■ **WHAT IS NEEDED**:
Write out each line from the data below that includes the word "cells".

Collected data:
____
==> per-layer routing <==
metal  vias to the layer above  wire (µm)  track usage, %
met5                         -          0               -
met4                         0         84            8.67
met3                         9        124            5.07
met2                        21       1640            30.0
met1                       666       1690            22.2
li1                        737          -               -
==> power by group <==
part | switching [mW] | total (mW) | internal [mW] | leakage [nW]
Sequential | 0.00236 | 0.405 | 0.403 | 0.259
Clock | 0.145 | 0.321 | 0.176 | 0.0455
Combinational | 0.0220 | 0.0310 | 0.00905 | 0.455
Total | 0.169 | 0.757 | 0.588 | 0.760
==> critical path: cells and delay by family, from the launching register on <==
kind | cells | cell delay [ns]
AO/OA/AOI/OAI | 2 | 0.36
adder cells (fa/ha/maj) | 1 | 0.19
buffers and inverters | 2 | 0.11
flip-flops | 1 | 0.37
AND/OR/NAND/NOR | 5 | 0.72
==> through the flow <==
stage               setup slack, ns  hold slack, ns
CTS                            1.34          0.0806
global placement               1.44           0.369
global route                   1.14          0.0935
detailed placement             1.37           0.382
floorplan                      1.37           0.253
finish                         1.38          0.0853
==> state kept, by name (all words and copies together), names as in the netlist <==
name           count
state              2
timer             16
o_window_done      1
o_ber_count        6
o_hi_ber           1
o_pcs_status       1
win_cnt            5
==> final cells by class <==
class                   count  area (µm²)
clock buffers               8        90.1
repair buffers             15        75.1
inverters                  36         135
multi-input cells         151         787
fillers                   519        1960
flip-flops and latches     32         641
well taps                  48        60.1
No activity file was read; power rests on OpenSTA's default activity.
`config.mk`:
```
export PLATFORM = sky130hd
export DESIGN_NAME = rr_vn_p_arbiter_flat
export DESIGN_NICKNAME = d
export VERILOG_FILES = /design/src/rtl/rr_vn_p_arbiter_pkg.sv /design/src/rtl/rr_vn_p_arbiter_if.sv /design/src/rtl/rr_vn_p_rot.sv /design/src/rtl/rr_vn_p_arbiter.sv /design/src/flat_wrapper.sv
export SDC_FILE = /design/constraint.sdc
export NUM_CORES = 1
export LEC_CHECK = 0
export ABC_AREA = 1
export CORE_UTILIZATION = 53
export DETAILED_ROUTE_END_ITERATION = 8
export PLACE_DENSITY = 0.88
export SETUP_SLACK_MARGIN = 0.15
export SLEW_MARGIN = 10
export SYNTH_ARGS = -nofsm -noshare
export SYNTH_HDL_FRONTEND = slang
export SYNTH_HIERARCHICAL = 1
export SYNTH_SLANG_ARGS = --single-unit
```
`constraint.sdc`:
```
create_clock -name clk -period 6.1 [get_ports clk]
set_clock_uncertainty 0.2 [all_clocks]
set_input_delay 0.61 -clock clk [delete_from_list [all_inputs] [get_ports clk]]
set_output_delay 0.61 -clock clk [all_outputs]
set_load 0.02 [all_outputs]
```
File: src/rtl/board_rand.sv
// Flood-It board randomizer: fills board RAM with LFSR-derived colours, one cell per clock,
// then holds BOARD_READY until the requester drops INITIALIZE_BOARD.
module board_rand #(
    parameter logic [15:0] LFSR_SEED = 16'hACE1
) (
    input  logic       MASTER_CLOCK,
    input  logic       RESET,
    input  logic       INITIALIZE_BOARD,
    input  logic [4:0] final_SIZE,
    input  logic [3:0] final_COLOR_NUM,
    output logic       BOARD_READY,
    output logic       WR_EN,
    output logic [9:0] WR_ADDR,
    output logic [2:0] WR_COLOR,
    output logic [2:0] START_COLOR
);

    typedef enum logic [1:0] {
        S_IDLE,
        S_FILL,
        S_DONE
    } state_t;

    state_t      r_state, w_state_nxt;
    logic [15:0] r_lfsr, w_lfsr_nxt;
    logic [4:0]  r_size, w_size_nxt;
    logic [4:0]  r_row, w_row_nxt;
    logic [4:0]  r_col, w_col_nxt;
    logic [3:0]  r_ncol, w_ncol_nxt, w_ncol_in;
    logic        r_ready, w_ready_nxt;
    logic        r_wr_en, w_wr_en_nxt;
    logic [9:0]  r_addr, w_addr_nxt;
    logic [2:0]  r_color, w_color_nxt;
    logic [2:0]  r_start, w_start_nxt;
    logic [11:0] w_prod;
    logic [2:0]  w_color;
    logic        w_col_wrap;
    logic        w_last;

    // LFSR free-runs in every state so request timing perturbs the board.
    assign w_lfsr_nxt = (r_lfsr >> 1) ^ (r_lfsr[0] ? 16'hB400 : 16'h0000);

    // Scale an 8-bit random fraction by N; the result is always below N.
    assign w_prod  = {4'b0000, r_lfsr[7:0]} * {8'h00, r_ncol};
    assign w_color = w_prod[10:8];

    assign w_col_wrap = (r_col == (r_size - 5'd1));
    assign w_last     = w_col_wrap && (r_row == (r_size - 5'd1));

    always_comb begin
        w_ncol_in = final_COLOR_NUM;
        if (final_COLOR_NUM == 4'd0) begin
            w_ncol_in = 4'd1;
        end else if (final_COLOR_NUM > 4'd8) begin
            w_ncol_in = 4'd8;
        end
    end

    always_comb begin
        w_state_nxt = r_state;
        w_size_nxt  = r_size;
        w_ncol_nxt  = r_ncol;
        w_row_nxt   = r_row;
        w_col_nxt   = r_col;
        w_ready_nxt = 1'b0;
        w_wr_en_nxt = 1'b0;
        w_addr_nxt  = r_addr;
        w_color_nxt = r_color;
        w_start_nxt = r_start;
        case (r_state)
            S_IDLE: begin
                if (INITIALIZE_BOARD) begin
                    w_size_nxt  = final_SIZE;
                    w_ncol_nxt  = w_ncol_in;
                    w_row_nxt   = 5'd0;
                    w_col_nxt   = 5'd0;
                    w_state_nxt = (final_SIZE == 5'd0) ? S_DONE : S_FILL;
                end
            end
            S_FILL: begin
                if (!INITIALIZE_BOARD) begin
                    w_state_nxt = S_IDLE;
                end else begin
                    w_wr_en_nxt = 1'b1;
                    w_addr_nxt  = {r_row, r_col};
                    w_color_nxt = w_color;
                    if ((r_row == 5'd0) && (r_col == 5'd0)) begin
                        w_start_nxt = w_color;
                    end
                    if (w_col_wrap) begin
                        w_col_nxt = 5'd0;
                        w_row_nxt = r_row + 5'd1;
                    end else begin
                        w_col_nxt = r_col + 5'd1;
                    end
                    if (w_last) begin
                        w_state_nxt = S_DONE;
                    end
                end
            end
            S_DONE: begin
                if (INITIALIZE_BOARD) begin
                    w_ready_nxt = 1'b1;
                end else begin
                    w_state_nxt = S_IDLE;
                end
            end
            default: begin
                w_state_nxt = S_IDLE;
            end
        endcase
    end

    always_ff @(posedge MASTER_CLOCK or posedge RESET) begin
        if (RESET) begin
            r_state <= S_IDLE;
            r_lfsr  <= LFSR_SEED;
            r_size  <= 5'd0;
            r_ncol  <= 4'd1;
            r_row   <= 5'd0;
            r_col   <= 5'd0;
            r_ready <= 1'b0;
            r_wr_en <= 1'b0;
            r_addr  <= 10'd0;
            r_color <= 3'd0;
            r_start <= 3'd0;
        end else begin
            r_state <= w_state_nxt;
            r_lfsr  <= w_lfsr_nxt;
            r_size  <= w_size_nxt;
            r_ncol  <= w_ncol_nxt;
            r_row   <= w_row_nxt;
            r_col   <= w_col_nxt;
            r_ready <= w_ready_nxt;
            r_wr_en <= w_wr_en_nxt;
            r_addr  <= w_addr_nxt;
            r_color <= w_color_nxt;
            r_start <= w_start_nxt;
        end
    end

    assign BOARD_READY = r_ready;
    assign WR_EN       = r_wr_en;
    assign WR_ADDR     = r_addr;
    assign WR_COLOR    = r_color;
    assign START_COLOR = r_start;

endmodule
____
■ **ANSWER BOX**:
==> critical path: cells and delay by family, from the launching register on <==
kind | cells | cell delay [ns]
adder cells (fa/ha/maj) | 1 | 0.19
==> final cells by class <==
multi-input cells         151         787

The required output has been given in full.